One or more features or steps of the disclosed embodiments can be implemented using an Application Programming Interface (API). An API can define on or more parameters that are passed between a calling application and other software code (e.g., an operating system, library routine, function) that provides a service, that provides data, or that performs an operation or a computation.
The API can be implemented as one or more calls in program code that send or receive one or more parameters through a parameter list or other structure based on a call convention defined in an API specification document. A parameter can be a constant, a key, a data structure, an object, an object class, a variable, a data type, a pointer, an array, a list, or another call. API calls and parameters can be implemented in any programming language. The programming language can define the vocabulary and calling convention that a programmer will employ to access functions supporting the API.
In some implementations, an API call can report to an application the capabilities of a device running the application, such as input capability, output capability, processing capability, power capability, communications capability, etc.
A number of implementations have been described. Nevertheless, it will be understood that various modifications may be made.

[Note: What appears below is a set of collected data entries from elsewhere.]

run 1:
## comp_mult_top
module comp_mult_top #(
parameter NO_MULT   = 4     ,  
parameter APB_BADDR = 0     ,  
parameter SYS_AW    = 16    ,  
parameter REG_DW    = 16       
)(
input                    clk         ,  
input                    rst_n       ,  
input      [ SYS_AW-1:0] apb_paddr   ,  
input                    apb_psel    ,  
input                    apb_penable ,  
input                    apb_pwrite  ,  
input      [REG_DW -1:0] apb_pwdata  ,  
output                   apb_pready  ,  
output reg [REG_DW -1:0] apb_prdata  ,  
output reg               apb_pslverr ,  
output reg               mem_ce      ,  
output reg               mem_we      ,  
output reg [SYS_AW -1:0] mem_addr    ,  
output reg [     8 -1:0] mem_wr_data ,  
input      [     8 -1:0] mem_rd_data    
);
For scale: roughly 2,500 cells after synthesis, about 180 flip-flops, roughly 21,000 sq um of cells after synthesis.
Settings: LEC_CHECK=0, CAP_MARGIN=20, CORE_MARGIN=2, CORE_UTILIZATION=72, CTS_CLUSTER_SIZE=51, PLACE_DENSITY_LB_ADDON=0.0, SETUP_SLACK_MARGIN=2.13, SLEW_MARGIN=20, TNS_END_PERCENT=5; clock period 7.54 ns.
run.sh (not shown) runs the stock make flow with config.mk's settings and CLKGATE_MAP_FILE=.
Run 1: all stages done; final checks FAILED (setup timing).
Changes in run 2 relative to run 1:
- CTS_CLUSTER_SIZE no longer set, was 51
- PLACE_DENSITY_LB_ADDON now 0.25, was 0.0
- CTS_CLUSTER_DIAMETER now 206, previously not set
- SETUP_SLACK_MARGIN now 1.72, was 2.13
- ABC_AREA now 1, previously not set
- the clock period (ns, I/O delays scaled along) now 5.85, was 7.54
Results
Of run 1 and run 2, not a single run came through the flow clean. Run 2 did not finish: a tool error stopped it during global routing. Re simple-gate area share of the yosys netlist: run 1 and run 2 aren't equal, and the lower value belongs to run 1. Standard cell area after detailed placement went up by more than 10% going from run 1 to run 2. Number of setup buffers added after CTS | run 2 above run 1. Comparing run 1 and run 2, the higher cell area after technology mapping is on run 2. Run 2 against run 1: number of cells produced by synthesis went up 35%; average instance area after synthesis went down 1.7 sq um. Summary of run 2 over run 1: sequential share of the synthesized area shrank by 1.7 points, worst setup slack before clock tree synthesis shrank by 780 ps, initial core utilization grew by 0.53 points.
Edits applied to the flow inputs when going from run 2 to run 3:
- a deleted SETUP_SLACK_MARGIN that had been 1.72
- a deleted CTS_CLUSTER_DIAMETER that had been 206
- a deleted ABC_AREA that had been 1
- a deleted TNS_END_PERCENT that had been 5
- a deleted PLACE_DENSITY_LB_ADDON that had been 0.25
- a change of CORE_UTILIZATION from 72 to 52
- a change of the clock period (ns, I/O delays scaled along) from 5.85 to 5.52
Results
Run 2 and run 3: no clean run. In run 3 the implementation ran to completion but is not tape-out ready, as the final checks report setup timing. Flow for run 2 halted at global routing, error code GRT-0232. Diff run 2 -> run 3 | area fraction in full adders, half adders and majority gates | increase of 2.1 points. For net count after synthesis, dividing the value from run 2 by the value from run 3 gives 1.3. In run 3 relative to run 2, yosys stat chip area had gone down by a little under 10%. Diff run 2 -> run 3 | average footprint of a synthesized cell | up by more than 10%. Taking run 2 as the reference point, the multiplexer share of the synthesized area of run 3 rises by 2.8 points. When run 3 is measured against run 2, its post-synthesis compound-gate area fraction turns out 4.3 points higher. Side by side, number of library cell types mapped by synthesis turned out higher in run 3 than in run 2. Synthesized cell area ended up about 8% lower on run 3 than on run 2. Sequential area share after synthesis: lower on run 2. When run 3 is set beside run 2, its initial cell density of the core turns out to be 21 points smaller.
What run 4 does differently from run 3 at the input level:
- CORE_UTILIZATION now 40, was 52
- the clock period (ns, I/O delays scaled along) now 10.0, was 5.52
==> comparison <==
- Run 4 vs. run 3: worst setup slack went up, leakage power lower.
- Looking only at global-route usage, and setting everything else aside, the higher value of run 4 and run 3 goes to run 3.
- Lower cell area goes to run 4 over run 3.
- Cmp run 4 vs run 3: fraction of power consumed by sequential logic higher in run 4
- NOTE: height of the die in run 4 exceeds that of run 3
- In the floorplan summary, run 4 is listed with a die area greater than that of run 3.
- Number of buffers outside the clock class in the layout sits lower in run 4 than in run 3.
- Run 4 ran to completion and came out clean on the timing, DRC and antenna checks.
- Relative to run 3, global-route wire length before repair decreased by 6.0% in run 4.
- Compared with run 3, power in run 4 decreased by more than half.
Input changes introduced in run 5 (baseline for comparison: run 4):
- CORE_UTILIZATION changed from 40 to 71
- SETUP_SLACK_MARGIN newly set to 1.55
- PLACE_DENSITY_LB_ADDON newly set to 0.27
- CTS_CLUSTER_DIAMETER newly set to 28
### Flow results
- Run 5 vs. run 4: final critical-path setup slack now sits higher, wire length after detailed routing now sits higher, count of cells resized by post-cts repair now sits higher, minimum clock period now sits lower, overall chip area now sits lower.
- A launch point of the worst path of mem_rd_data[6] is what run 5 shows, while mem_rd_data[2] belongs to run 4.
- Measured against run 4, the fmax of run 5 comes out at 1.12 times the reference value.
- Higher post-layout total power was reported by run 5, not run 4.
- Comparing run 5 and run 4, the higher via count is on run 5.

Starting RTL as in the previous note.
clock: 7.58 ns
lec_check: 0
cap_margin: 20
core_margin: 2
core_utilization: 66
hold_slack_margin: 0.28
setup_slack_margin: -0.49
slew_margin: 20
The starting point completed, yet does not pass: negative setup slack.
Edit:
CAP_MARGIN = 40   (was 20)
CTS_CLUSTER_DIAMETER = 29   (was unset)
HOLD_SLACK_MARGIN = unset   (was 0.28)
SETUP_SLACK_MARGIN = 1.24   (was -0.49)
clock period = 8.58 ns   (was 7.58 ns; I/O delays follow)
Effect: Now the flow finished clean. Power shrinks by 17%. Worst setup slack improves by 1.0 ns. Synthesized area stays the same.
Edit:
CAP_MARGIN = 20   (was 40)
CTS_CLUSTER_DIAMETER = 36   (was 29)
SETUP_SLACK_MARGIN = -0.73   (was 1.24)
clock period = 7.3 ns   (was 8.58 ns; I/O delays follow)
Outcome: The new run ran to the end with violations: negative setup slack; global-route usage came out higher by 0.11 points; synthesized area is unchanged; total power came out higher by about a fifth; combinational power came out higher by a quarter to a third; hold slack gains 0.0088 ns.
Edit:
CAP_MARGIN = 0   (was 20)
CTS_CLUSTER_DIAMETER = 29   (was 36)
SETUP_SLACK_MARGIN = 1.24   (was -0.73)
clock period = 9.03 ns   (was 7.3 ns; I/O delays follow)
Result: Now the flow ran to the end with no violations; register-to-register slack gets better by 1.6 ns; cell area went down by about 2.6%; wire length falls by 1.1%; hold slack got worse by 0.015 ns; non-clock buffer count decreases by 121.

comp_mult_top again, from the RTL that the note above started with.
==> flow/config.mk <==
export PLATFORM = sky130hd
export DESIGN_NAME = comp_mult_top
export DESIGN_NICKNAME = comp_mult_top
export VERILOG_FILES = /design/flow/design.v
export SDC_FILE = /design/flow/constraint.sdc
export NUM_CORES = 4
export LEC_CHECK = 0
export ABC_AREA = 0
export CAP_MARGIN = 25
export CORE_MARGIN = 8
export CORE_UTILIZATION = 41
export CTS_CLUSTER_SIZE = 40
export GPL_ROUTABILITY_DRIVEN = 0
export GPL_TIMING_DRIVEN = 1
export HOLD_SLACK_MARGIN = 0.19
export PLACE_DENSITY = 0.59
export SETUP_SLACK_MARGIN = 0.67
export SLEW_MARGIN = 20
==> flow/constraint.sdc <==
create_clock -name core_clock -period 9.98 [get_ports {clk}]
set_input_delay 1.9960 -clock core_clock [delete_from_list [all_inputs] [get_ports {clk}]]
set_output_delay 1.9960 -clock core_clock [all_outputs]
set_load 0.01 [all_outputs]
The baseline completed without violations.
==> next run, changes <==
CAP_MARGIN = 30   (was 25)
CELL_PAD_IN_SITES_DETAIL_PLACEMENT = 1   (was not set)
CORE_MARGIN = 7   (was 8)
CORE_UTILIZATION = 56   (was 41)
CTS_CLUSTER_DIAMETER = 279   (was not set)
CTS_CLUSTER_SIZE = 95   (was 40)
GPL_ROUTABILITY_DRIVEN = 1   (was 0)
HOLD_SLACK_MARGIN = 0.1   (was 0.19)
MAX_ROUTING_LAYER = met5   (was not set)
PLACE_DENSITY = not set   (was 0.59)
PLACE_DENSITY_LB_ADDON = 0.17   (was not set)
SETUP_SLACK_MARGIN = not set   (was 0.67)
SLEW_MARGIN = 40   (was 20)
What happened:
- global-route usage went up by 13 points
- via count went up by 8.2%
- routed wire length went up by 26%
- final area went down by 1.3%
- maximum frequency went down by 5.6%
- sequential cell count does not change
- die size went down by 27%
- critical path depth is unchanged
- area after synthesis does not change
- worst setup slack loses 0.54 ns
- register-to-register slack loses 0.88 ns

comp_mult_top again, from the RTL that the note above started with.
// comp_mult_top
module comp_mult_top #(
parameter NO_MULT   = 4     ,  
parameter APB_BADDR = 0     ,  
parameter SYS_AW    = 16    ,  
parameter REG_DW    = 16       
)(
input                    clk         ,  
input                    rst_n       ,  
input      [ SYS_AW-1:0] apb_paddr   ,  
input                    apb_psel    ,  
input                    apb_penable ,  
input                    apb_pwrite  ,  
input      [REG_DW -1:0] apb_pwdata  ,  
output                   apb_pready  ,  
output reg [REG_DW -1:0] apb_prdata  ,  
output reg               apb_pslverr ,  
output reg               mem_ce      ,  
output reg               mem_we      ,  
output reg [SYS_AW -1:0] mem_addr    ,  
output reg [     8 -1:0] mem_wr_data ,  
input      [     8 -1:0] mem_rd_data    
);
localparam DWIDTH = 8 ;
localparam IDLE   = 2'b00;  
localparam RD_OPS = 2'b01;  
localparam WORK   = 2'b10;  
localparam WR_RES = 2'b11;  
reg  [       REG_DW -1:0] op1_addr      ;  
reg  [       REG_DW -1:0] op2_addr      ;  
reg  [       REG_DW -1:0] res_addr      ;  
  ...
export LEC_CHECK = 0
export CAP_MARGIN = 20
export CORE_ASPECT_RATIO = 1.54
export CORE_MARGIN = 2
export CORE_UTILIZATION = 60
export GPL_ROUTABILITY_DRIVEN = 0
export GPL_TIMING_DRIVEN = 0
export PLACE_DENSITY = 0.84
export SETUP_SLACK_MARGIN = 2.55
export SLEW_MARGIN = 30
export TNS_END_PERCENT = 70
create_clock -name core_clock -period 13.3 [get_ports {clk}]
The first run produced a clean layout.
Then changed:
CORE_ASPECT_RATIO = default   (was 1.54)
CORE_UTILIZATION = 33   (was 60)
GPL_ROUTABILITY_DRIVEN = default   (was 0)
GPL_TIMING_DRIVEN = default   (was 0)
PLACE_DENSITY = default   (was 0.84)
SETUP_SLACK_MARGIN = default   (was 2.55)
SLEW_MARGIN = 20   (was 30)
TNS_END_PERCENT = default   (was 70)
clock period = 9.39 ns   (was 13.3 ns; I/O delays follow)
The new run completed with no timing, DRC or antenna violations.
Clock-buffer cell count does not change.
Worst setup slack is worse by 2.4 ns.
Utilization falls by 30 points.
Critical path depth rises by 2.
Area after synthesis is unchanged.
Final cell count rises by 12%.
Sequential power rises by 42%.
Power is estimated from default activity; no workload was simulated.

Elements of one or more implementations may be combined, deleted, modified, or supplemented to form further implementations. As yet another example, the logic flows depicted in the figures do not require the particular order shown, or sequential order, to achieve desirable results. In addition, other steps may be provided, or steps may be eliminated, from the described flows, and other components may be added to, or removed from, the described systems. Accordingly, other implementations are within the scope of the following claims.

Claims

What is claimed is:

1. A method comprising:

updating changes to source databases of source database systems to corresponding backup databases on network storage shared by the source database systems;

detecting a source database system failover event; and

responsive to the failover event, activating a backup database system coupled to the source database system to replace the failed source database system, where the backup database system hardware and architecture is shared by the source database systems and includes a shared network storage storing backup databases corresponding to the source databases coupled to one or more shared standby servers,

where the method is performed by one or more hardware processors.

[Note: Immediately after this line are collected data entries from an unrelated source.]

Design conv, start of the top module:
module conv(
           input Aclk,
           input rst,
           input [7:0] Xin,
           input [7:0] Kin,
           output reg [7:0] Rout,
           output reg result_done
       );
reg [7:0] pattern [9-1:0];
reg [4:0] daddr;
wire pattern_done;
reg [7:0] kernel [4-1:0];
reg [4:0] kaddr;
wire kernel_done;
reg [7:0] result [4-1:0];
reg [4:0] out_cnt;
integer i;
assign pattern_done = (daddr-1>=9) ? 1'd1 : 1'd0;
always@(posedge Aclk)
begin
    if(rst)
    begin
        for(i=0;i<9;i=i+1)
        begin
            pattern[i] <= 7'd0;
        end
        daddr <= 5'd1;   
    end
    else
    begin
        if(pattern_done)
        begin
            pattern[daddr] <= pattern[daddr];
            daddr <= daddr;
        end
        else
        begin
            pattern[daddr-1] <= Xin;
            daddr <= daddr + 5'd1;
        end
    end
end
assign kernel_done = (kaddr-1>=4) ? 1'd1 : 1'd0;
always@(posedge Aclk)
begin
    if(rst)
    begin
        for(i=0;i<4;i=i+1)
        begin
            kernel[i] <= 7'd0;
        end
        kaddr <= 5'd1;
    end
    else
    begin
        if(kernel_done)
        begin
            kernel[kaddr] <= kernel[kaddr];
            kaddr <= kaddr;
        end
        else
        begin
            kernel[kaddr-1] <= Kin;
            kaddr <= kaddr + 5'd1;
        end
    end
end
always@(*)
begin
    if(rst)
    begin
        for(i=0;i<4;i=i+1)
        begin
            result[i] = 7'd0;
        end
    end
    else
    begin
        if(pattern_done & kernel_done)
        begin
            result[0] = pattern[0]*kernel[0] + pattern[1]*kernel[1] + pattern[3]*kernel[2] + pattern[4]*kernel[3];
            result[1] = pattern[1]*kernel[0] + pattern[2]*kernel[1] + pattern[4]*kernel[2] + pattern[5]*kernel[3];
  ...
Settings: LEC_CHECK=0, CAP_MARGIN=20, CORE_MARGIN=2, CORE_UTILIZATION=72, CTS_CLUSTER_SIZE=32, PLACE_DENSITY=0.73, SETUP_SLACK_MARGIN=1.64, SLEW_MARGIN=20; clock period 5.93 ns.
run.sh (not shown) runs the stock make flow with config.mk's settings and CLKGATE_MAP_FILE=.
The first run completed, yet does not pass: setup timing.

2. The method of claim 1, where the one or more standby servers are part of a server cluster.

3. A system comprising:

a number of source database systems each having a source database and one or more nodes;

network storage configured for storing backup databases corresponding to the source databases, where each backup database contains a copy of its corresponding source database; and

a number of standby nodes coupled to the network storage and configured to replace the one or more nodes of a corresponding source database system during a failover event involving the corresponding source database system.

4. The system of claim 3, further comprising a database backup manager configured for updating changes made to one or more source databases with one or more corresponding backup databases.

5. The system of claim 3, where the standby nodes are configured as a server cluster.